Revolutionising non-communicable disease management

Lahja Paulus

Over the past few decades, non-communicable diseases (NCDs), also referred to as chronic conditions, have emerged as a pressing global public health challenge.

According to the World Health Organisation (WHO), NCDs account for a staggering 71% of total global deaths.

NCDs are defined as conditions that are non-transmissible from person to person and require ongoing management over a period of years or decades, with typically slow progression.

Major chronic conditions include cardiovascular disease, cancer, diabetes and chronic respiratory disease.

Alarmingly, sub-Saharan Africa is currently facing a surge in NCDs, owing to an increase in major modifiable risk factors, such as physical inactivity, unhealthy diets, the harmful use of alcohol, and exposure to tobacco smoke.

If the current trend continues, NCDs are projected to be the leading cause of death and disability by 2030, surpassing the burden of communicable diseases globally.

Effectively managing these conditions requires extensive long-term self-management by patients.

As such, it is crucial that patients are involved and actively participate in the management and decision-making related to their conditions.

Most patients battle daily symptoms and medication side effects, and must adhere to medical regimens, special diets and physical exercise plans.

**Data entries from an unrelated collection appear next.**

[config.mk]
export PLATFORM = sky130hd
export DESIGN_NAME = stim_pattern_gen_flat
export DESIGN_NICKNAME = d
export VERILOG_FILES = /design/src/rtl/stim_pattern_gen_if.sv /design/src/rtl/stim_pattern_gen.sv /design/src/flat_wrapper.sv
export SDC_FILE = /design/constraint.sdc
export NUM_CORES = 1
export LEC_CHECK = 0
export CAP_MARGIN = 20
export CORE_ASPECT_RATIO = 0.9
export CORE_MARGIN = 3
export CORE_UTILIZATION = 59
export CTS_CLUSTER_DIAMETER = 100
export CTS_CLUSTER_SIZE = 10
export DETAILED_ROUTE_END_ITERATION = 6
export GPL_TIMING_DRIVEN = 0
export PLACE_DENSITY = 0.87
export SLEW_MARGIN = 20
export SYNTH_ARGS = -nofsm -noshare
export SYNTH_HDL_FRONTEND = slang
export SYNTH_SLANG_ARGS = --single-unit
[constraint.sdc]
create_clock -name clk -period 8.3 [get_ports clk]
set_input_delay 0.83 -clock clk [delete_from_list [all_inputs] [get_ports clk]]
set_output_delay 0.83 -clock clk [all_outputs]
set_load 0.03 [all_outputs]
[src/rtl/stim_pattern_gen_if.sv]
`default_nettype none
// ============================================================================
//  Module      : stim_pattern_gen_if
//  Description : Control, handshake and status bundle for stim_pattern_gen.
//                The generator drives the master modport, and the bench or
//                sink drives the slave modport. When STIM_CHECKSUM_EN is
//                defined, the bundle also carries the running checksum.
//  Revision    : 1.0  initial release
// ============================================================================
interface stim_pattern_gen_if #(
  parameter int WIDTH = 8
);

  // Sweep control, sampled by the generator only on start
  logic             start;
  logic [1:0]       mode;
  logic [WIDTH-1:0] seed;

  // Stream handshake
  logic             out_ready;
  logic [WIDTH-1:0] out_data;
  logic             out_valid;

  // Sweep status
  logic             busy;
  logic             done;
  logic             wrap;
  logic [31:0]      vec_cnt;

`ifdef STIM_CHECKSUM_EN
  logic [WIDTH-1:0] checksum;
`endif

  // Generator side
  modport master (
    input  start,
    input  mode,
    input  seed,
    input  out_ready,
    output out_data,
    output out_valid,
    output busy,
    output done,
    output wrap,
    output vec_cnt
`ifdef STIM_CHECKSUM_EN
    , output checksum
`endif
  );

  // Bench / sink side
  modport slave (
    output start,
    output mode,
    output seed,
    output out_ready,
    input  out_data,
    input  out_valid,
    input  busy,
    input  done,
    input  wrap,
    input  vec_cnt
`ifdef STIM_CHECKSUM_EN
    , input checksum
`endif
  );

endinterface
`default_nettype wire

[src/rtl/stim_pattern_gen.sv]
`default_nettype none
// ============================================================================
//  Module      : stim_pattern_gen
//  Description : Handshaked stimulus source for combinational DUT benches.
//                It sweeps WIDTH-bit vectors in one of four modes: up-count,
//                down-count, Galois LFSR or Gray code. The sweep is either
//                bounded to NUM_VEC vectors or free-running (NUM_VEC = 0).
//                The pattern advances only on accepted transfers.
//                Optional feature: define STIM_CHECKSUM_EN to add a checksum
//                output. The checksum is the sum of accepted vectors mod
//                2^WIDTH.
//  Revision    : 1.0  initial release
// ============================================================================
module stim_pattern_gen #(
  parameter int               WIDTH   = 8,
  parameter int               NUM_VEC = 0,
  parameter logic [WIDTH-1:0] TAPS    = WIDTH'(8'hB8)
) (
  input  wire logic           clk,
  input  wire logic           rst,
  stim_pattern_gen_if.master  bus
);

  // Mode encodings as seen on bus.mode
  localparam logic [1:0] MODE_UP   = 2'b00;
  localparam logic [1:0] MODE_DOWN = 2'b01;
  localparam logic [1:0] MODE_LFSR = 2'b10;
  localparam logic [1:0] MODE_GRAY = 2'b11;

  localparam logic [WIDTH-1:0] ONE      = {{(WIDTH-1){1'b0}}, 1'b1};
  localparam logic [31:0]      CNT_MAX  = 32'hFFFF_FFFF;
  // Value of vec_cnt at the final accept of a bounded sweep (unused when free-running)
  localparam logic [31:0]      LAST_CNT = (NUM_VEC == 0) ? 32'd0 : 32'(NUM_VEC - 1);

  typedef enum logic [1:0] {
    ST_IDLE = 2'd0,
    ST_RUN  = 2'd1,
    ST_DONE = 2'd2
  } state_t;

  state_t           r_state;
  state_t           w_state_nxt;

  logic [WIDTH-1:0] r_val;        // internal sweep register
  logic [WIDTH-1:0] r_first;      // value loaded at start; LFSR period reference
  logic [1:0]       r_mode;       // mode latched at start
  logic [31:0]      r_vec_cnt;
  logic             r_wrap;

  logic [WIDTH-1:0] w_val_nxt;
  logic [WIDTH-1:0] w_load_val;
  logic [WIDTH-1:0] w_out_data;
  logic             w_wrap_hit;
  logic             w_accept;
  logic             w_start_ok;
  logic             w_last;

  // A transfer happens only while valid (RUN) meets ready
  assign w_accept   = (r_state == ST_RUN) && bus.out_ready;
  // start is honoured outside RUN only
  assign w_start_ok = bus.start && (r_state != ST_RUN);
  // Final accept of a bounded sweep
  assign w_last     = (NUM_VEC != 0) && (r_vec_cnt == LAST_CNT);

  // An all-zero LFSR would never move, so a zero LFSR seed is replaced by 1
  assign w_load_val = ((bus.mode == MODE_LFSR) && (bus.seed == '0)) ? ONE : bus.seed;

  // State register
  always_ff @(posedge clk or posedge rst) begin
    if (rst) begin
      r_state <= ST_IDLE;
    end else begin
      r_state <= w_state_nxt;
    end
  end

  // Next-state decode
  always_comb begin
    w_state_nxt = r_state;
    case (r_state)
      ST_IDLE: begin
        if (bus.start) begin
          w_state_nxt = ST_RUN;
        end
      end
      ST_RUN: begin
        if (w_accept && w_last) begin
          w_state_nxt = ST_DONE;
        end
      end
      ST_DONE: begin
        if (bus.start) begin
          w_state_nxt = ST_RUN;
        end
      end
      default: begin
        w_state_nxt = ST_IDLE;
      end
    endcase
  end

  // Successor value and end-of-period detect for the latched mode
  always_comb begin
    w_val_nxt  = r_val;
    w_wrap_hit = 1'b0;
    case (r_mode)
      MODE_DOWN: begin
        w_val_nxt  = r_val - ONE;
        w_wrap_hit = (r_val == '0);
      end
      MODE_LFSR: begin
        w_val_nxt  = (r_val >> 1) ^ (r_val[0] ? TAPS : '0);
        // The period closes when the sequence returns to its loaded value
        w_wrap_hit = (w_val_nxt == r_first);
      end
      default: begin
        // UP and GRAY share a binary counter, and only the output map differs
        w_val_nxt  = r_val + ONE;
        w_wrap_hit = &r_val;
      end
    endcase
  end

  // Sweep datapath: load on start, advance on accept, otherwise hold
  always_ff @(posedge clk or posedge rst) begin
    if (rst) begin
      r_val     <= '0;
      r_first   <= '0;
      r_mode    <= MODE_UP;
      r_vec_cnt <= '0;
      r_wrap    <= 1'b0;
    end else begin
      r_wrap <= w_accept && w_wrap_hit;
      if (w_start_ok) begin
        r_val     <= w_load_val;
        r_first   <= w_load_val;
        r_mode    <= bus.mode;
        r_vec_cnt <= '0;
      end else if (w_accept) begin
        r_val <= w_val_nxt;
        if (r_vec_cnt != CNT_MAX) begin
          r_vec_cnt <= r_vec_cnt + 32'd1;
        end
      end
    end
  end

  // Gray mode presents the reflected code of the internal counter
  assign w_out_data = (r_mode == MODE_GRAY) ? (r_val ^ (r_val >> 1)) : r_val;

  assign bus.out_data  = w_out_data;
  assign bus.out_valid = (r_state == ST_RUN);
  assign bus.busy      = (r_state == ST_RUN);
  assign bus.done      = (r_state == ST_DONE);
  assign bus.wrap      = r_wrap;
  assign bus.vec_cnt   = r_vec_cnt;

`ifdef STIM_CHECKSUM_EN
  logic [WIDTH-1:0] r_checksum;

  // Running sum of accepted vectors, restarted with each sweep
  always_ff @(posedge clk or posedge rst) begin
    if (rst) begin
      r_checksum <= '0;
    end else if (w_start_ok) begin
      r_checksum <= '0;
    end else if (w_accept) begin
      r_checksum <= r_checksum + w_out_data;
    end
  end

  assign bus.checksum = r_checksum;
`endif

endmodule
`default_nettype wire

[src/flat_wrapper.sv]
// flat-port wrapper written by rule: the top's interface ports become plain ports
module stim_pattern_gen_flat 
#(
  parameter int               WIDTH   = 8,
  parameter int               NUM_VEC = 0,
  parameter logic [WIDTH-1:0] TAPS    = WIDTH'(8'hB8)
)
  (clk, rst, bus_start, bus_mode, bus_seed, bus_out_ready, bus_out_data, bus_out_valid, bus_busy, bus_done, bus_wrap, bus_vec_cnt);
  stim_pattern_gen_if #(.WIDTH(WIDTH)) bus_i ();
  input  wire logic clk;
  input  wire logic rst;
  input wire logic [$bits(bus_i.start)-1:0] bus_start;
  input wire logic [$bits(bus_i.mode)-1:0] bus_mode;
  input wire logic [$bits(bus_i.seed)-1:0] bus_seed;
  input wire logic [$bits(bus_i.out_ready)-1:0] bus_out_ready;
  output wire logic [$bits(bus_i.out_data)-1:0] bus_out_data;
  output wire logic [$bits(bus_i.out_valid)-1:0] bus_out_valid;
  output wire logic [$bits(bus_i.busy)-1:0] bus_busy;
  output wire logic [$bits(bus_i.done)-1:0] bus_done;
  output wire logic [$bits(bus_i.wrap)-1:0] bus_wrap;
  output wire logic [$bits(bus_i.vec_cnt)-1:0] bus_vec_cnt;
  assign bus_i.start = bus_start;
  assign bus_i.mode = bus_mode;
  assign bus_i.seed = bus_seed;
  assign bus_i.out_ready = bus_out_ready;
  assign bus_out_data = bus_i.out_data;
  assign bus_out_valid = bus_i.out_valid;
  assign bus_busy = bus_i.busy;
  assign bus_done = bus_i.done;
  assign bus_wrap = bus_i.wrap;
  assign bus_vec_cnt = bus_i.vec_cnt;
  stim_pattern_gen #(.WIDTH(WIDTH), .NUM_VEC(NUM_VEC), .TAPS(TAPS)) u_core (.clk(clk), .rst(rst), .bus(bus_i));
endmodule
==> results of run 1 <==
[layout by cell type (no fill, tap or decap), drive strengths merged, types with 2 or more instances in the layout]
master and n:
nand2 61, clkdlybuf4s50 56, dfrtp 52, a21oi 29, clkbuf 25, o21ai 24, nor2 20, o31ai 18
or4 17, nand3 16, xnor2 14, ha 14, inv 14, nand4 13, buf 9, nor4 8
and3 7, nand2b 7, mux2i 7, or3 7, and2 5, o211ai 5, and4 4, nor3 4
a211oi 4, o41ai 3, a31oi 3, xor2 3, a311oi 3, nand4b 3, o22ai 3, a22oi 3
nor2b 2, a41oi 2, o311ai 2, o31a 2, clkinv 2
[worst max-delay path by stage]
| stage | endpoint | depth (start not counted) |
|---|---|---|
| after detailed placement | u_core.r_val[6]$_DFFE_PP0P_ | 11 |
| final | bus_out_data[0] | 6 |
| after global routing | bus_out_data[0] | 6 |
| after floorplan | u_core.r_val[6]$_DFFE_PP0P_ | 11 |
| after global placement | u_core.bus.vec_cnt[24]$_DFFE_PP0P_ | 6 |
| after CTS | bus_out_data[0] | 6 |
[through the flow]
stage | utilization [%] | cells | hold WS (ns) | power, mW
global placement | 73.6 | 553 | 0.481 | 0.788
CTS | 75.3 | 561 | 0.521 | 0.948
finish | 75.3 | 561 | 0.519 | 0.957
floorplan | - | 427 | 0.467 | 0.651
detailed placement | 74.0 | 554 | 0.497 | 0.805
global route | 75.3 | 561 | 0.547 | 1.01
[cell families (layout without fill, tap and decap cells)]
kind of cell / Yosys count / after routing / synth area share, %
xor gates and xnor gates: 17 / 17 / 4.12
muxes: 8 / 8 / 2.25
buffers and inverters: 42 / 106 / 4.74
and+or+nand+nor: 178 / 178 / 26.9
adders and majority gates: 14 / 14 / 4.85
DFF: 52 / 52 / 36.0
AOI/OAI and AO/OA: 115 / 115 / 21.0
other: 1 / 1 / 0.104
[metal layers]
| metal | GRT usage, % | wire, µm | part of all wire (%) |
|---|---|---|---|
| met5 | 0 | 0 | 0 |
| met4 | 7.55 | 106 | 1.0 |
| met3 | 7.38 | 1010 | 9.6 |
| met2 | 46.0 | 4830 | 46 |
| met1 | 45.8 | 4640 | 44 |
[where the power goes]
group | internal [mW] | switching, mW
clock network | 0.0577 | 0.0843
logic | 0.192 | 0.289
registers | 0.289 | 0.0450
total | 0.539 | 0.418
[tightest hold or removal path, cell delays in order (launching register included)]
cell	delay [ns]
dfrtp_1	0.38
nand2_1	0.06
nand2_1	0.06
[state kept, by name, indices dropped and copies added (netlist names)]
register / cells
u_core.bus.vec_cnt: 32
u_core.r_first: 8
u_core.r_val: 8
u_core.r_mode: 2
u_core.bus.wrap: 1
u_core.r_state: 1
[area by class of cell]
class | count | area (µm²) | area share, %
buffer | 27 | 115 | 2.64
clock buffer | 6 | 72.6 | 1.66
clock inverter | 1 | 5.00 | 0.115
inverter | 15 | 56.3 | 1.29
multi-input combinational | 333 | 2140 | 49.1
sequential | 52 | 1300 | 29.8
tap | 70 | 87.6 | 2.01
timing repair buffer | 57 | 581 | 13.3
==> results.txt, run 1 <==
----------------------------------------------------
[Outcome]
  Result of the run ... completed

[Setup path]
  Launching instance or port of the critical path ... u_core.r_val[0]$_DFFE_PP0P_
  Worst Path Max Fanout ... 10
  Ordered list of cells on the worst path ... clkbuf_1 > inv_1 > ha_1 > nand2_1 > o21ai_0 > clkdlybuf4s50_1
  Crit-path slowest cell ... clkdlybuf4s50_1
  Total buffers and inverters traversed by the critical path ... 3
  Reg-to-reg critical path startpoint ... u_core.r_mode[1]$_DFFE_PP0P_
  Critical path endpoint category ... output port
  Worst-case register-to-register setup slack ... 4.88 ns
  Count of cells along the worst register-to-register path ... 11
  Worst Path Required ... 7.47 ns
  Arr. time, crit path ... 2.63 ns
  Startpoint-to-endpoint class of the critical path ... flop to output port
  Longest individual stage delay on the worst path ... 0.69 ns
  Reg2Reg Capture Point ... u_core.r_val[6]$_DFFE_PP0P_
  Startpoint class of the critical path ... flop
  Top cell family by delay on the critical path ... buffers and inverters

[Clock network]
  Post-CTS clock slew at the launch and capture registers of the worst setup and hold paths ... 0.10 ns
  Post-CTS Resized ... 0
  Number of clock sinks seen by CTS ... 52
  Clock network latency to the later pin of the worst-skew pair ... 0.31 ns
  TritonCTS clock tree ... built
  Maximum buffer depth of the clock tree ... 2
  Cts bufs inserted ... 5
  Clk root buf ... clkbuf_8
  Number of hold buffers added after cts ... 0
  Post CTS Setup Buffer Count ... 0
  Deepest level of the CTS H-tree ... 2

[Flow run]
  Number of maximum-capacitance constraint violations ... 0

[Timing]
  Maximum clock frequency ... 0.289 GHz
  Unrepaired setup endpoints after global routing ... no
  Endpoints failing hold ... 0
  Maximum clock skew at final layout ... 0.00890 ns
  Min cycle time layout ... 3.46 ns
  Worst Max-Slew Pin Slew ... 0.942 ns
  Final Max Slew Viols ... 0
  Setup violation total in the final timing report ... 0
  Worst slew slack as a fraction of its limit ... 35.4%
  Worst-case setup margin in the final layout ... 4.84 ns
  Final clock period utilization by the worst path ... 41.7%
  Final total negative setup slack ... 0 ns

[Logic synthesis]
  Synthesized instance count ... 427
  Netlist Area Pre-Place ... 0.00361 mm²
  Number of flops mapped to enable cells by yosys ... 0
  Sequential share of the synthesized area ... 36.0%
  Number of distinct library cell variants in the gate-level netlist after synthesis ... 62
  Dominant cell by count in the synthesized netlist ... nand2_1
  Yosys reg bits ... 52
  Synth Flop Type ... dfrtp_1
  Yosys warning total ... 0
  Share of flip-flops with an asynchronous set or reset ... 100%
  Average instance area after synthesis ... 8.47 µm²
  Fraction of synthesized cell area taken by the top area cell type ... 36.0%
  Ranking of synthesized cells by area ... dfrtp_1 (36%), nand2_1 (6.3%), ha_1 (4.8%), a21oi_1 (4.0%), o31ai_1 (3.7%)
  Post-synthesis cell type with the largest combined area ... dfrtp_1
  Net count of the mapped netlist ... 455
  Commonest cells post-synth ... nand2_1 (61), dfrtp_1 (52), a21oi_1 (29)

[Layout]
  Number of inserted diodes ... 0
  Cell area after layout ... 0.00436 mm²
  Share of final-layout standard cells stronger than drive strength 1 ... 4.48%
  Fillcell total ... 452
  Net total in the final layout ... 519
  Area Growth Syn to Fin ... 20.6%

[Hold path]
  Type of the worst min-delay path ... flop to flop
  Depth of the worst hold-timing path ... 2
  End of the worst hold path ... u_core.r_first[5]$_DFFE_PP0P_
  Origin of the worst min-delay path ... u_core.r_first[5]$_DFFE_PP0P_

[Die]
  Initial cell density of the core ... 62.4%
  Cell row count ... 26
  Height of the die ... 80.3 µm
  # IOs ... 58
  Floorplan die width ... 88.5 µm
  Die footprint ... 0.00710 mm²
  Std-Cell Core Area ... 0.00579 mm²

[GRT]
  Total GRT Usage ... 31.2%
  First-pass GRT wire length ... 17,200 µm
  Via count of the first global-routing pass ... 3,422
  Total congestion overflow after global routing ... 0
  Antenna violations before repair ... 0
  Largest net degree at the start of global routing ... 34

[Drt]
  Drt wl/cell ... 18.9 µm
  Initial DRC Count ... 409
  Detailed Route WL ... 10,600 µm
  Routed via count ... 3,753
  Average via count per standard cell ... 6.69
  Detailed Routing Iterations Pass 1 ... 5
  Residual DRC ... 0
  Number of nets with antenna violations after detailed routing ... 0

[Place]
  Cell area after placement ... 0.00428 mm²
  Final GP Congestion ... 0.891
  Hpwl dp ... 7900 µm
  Quantity of I/O buffers inserted on ports ... 56
  Pre-CTS WS ... 4.98 ns

[Pwr]
  Power per standard cell area ... 219 mW/mm²
  Leakage power figure ... 1.73 nW
  Worst vdd ir ... 0.190 mV

----------------------------------------------------
Power figures use the tool's default switching activity.
==> inputs of run 2 (changes only) <==
CORE_UTILIZATION = 49   (was 59)
PLACE_DENSITY = 0.77   (was 0.87)
clock period = 2.95 ns   (was 8.3 ns; I/O delays follow)
==> run 2 against run 1 <==
Net effect: sequential power increased to 2.8 times the previous value; critical path depth unchanged; first-iteration DRC count increased by 5.4%; worst setup slack got worse by 4.7 ns; cell count increased by 4.1%; die area increased by 19%; clock skew decreased by 0.00071 ns; flip-flop and latch count unchanged; combinational power increased to 2.8 times the previous value; critical endpoint unchanged.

To foster a healthcare system that truly prioritises the individual’s well-being, a paradigm shift is essential – moving away from a disease-centred approach and towards an individual-centric model, known as patient or person-centred care.

This approach focuses on valuing and addressing the preferences, needs, values and goals of each individual.

This implies that healthcare professionals actively engage in a collaborative partnership with patients, acknowledging their autonomy and involving them in the decision-making processes pertaining to their care.

Importantly, person-centred care considers the distinct circumstances and aspirations of each person in need of care.

At the heart of this concept lies the notion of respect.


Person-centred care asks healthcare professionals to become active listeners.

It considers the psychological and emotional well-being, social support systems, and lifestyle factors that may impact the individual’s health and ability to effectively manage their condition.

Patients have lived experiences with their conditions, and these first-hand insights best inform interventions to optimise disease control and management, policies and approaches to designing an inclusive health system.


A growing body of empirical evidence suggests that patient-centred care benefits both patients and healthcare systems.

Person-centred care ensures that patients feel heard, respected and involved in decision-making, leading to high levels of satisfaction with their care.

It empowers patients and enhances their quality of life.

As person-centred care is tailored to patients’ unique needs, there is the enhanced likelihood of achieving positive health outcomes.

Moreover, effective management of NCDs requires proactive and preventative measures along with early detection and intervention.


Limited time for healthcare providers to address individual needs and preferences could hinder the effective management of NCDs.

Person-centred care necessitates a greater investment of time in understanding patients’ specific circumstances and involving them in decision-making.

Re-evaluation of scheduling and workload practices, along with the adoption of innovative tools, is necessary to overcome this obstacle.

Additionally, hierarchical structures and power dynamics within healthcare systems could impede the shift towards person-centred care for NCDs.

Healthcare professionals must receive training and education in empathy, active listening and shared decision-making to effectively manage NCDs in a person-centred manner.

Resistance to change could pose another hurdle.

Overcoming this would require strong leadership and organisational support, incentives and ongoing training.

Prioritising resource allocation, including time, staff and finances is of the essence for effective NCD management.

The current healthcare management of chronic conditions is unsustainable and does not effectively meet the needs of individuals.

– Lahja Paulus is a registered nurse and midwife, a global health specialist, and is currently working as a senior clinical research nurse for the Manchester University NHS Foundation Trust.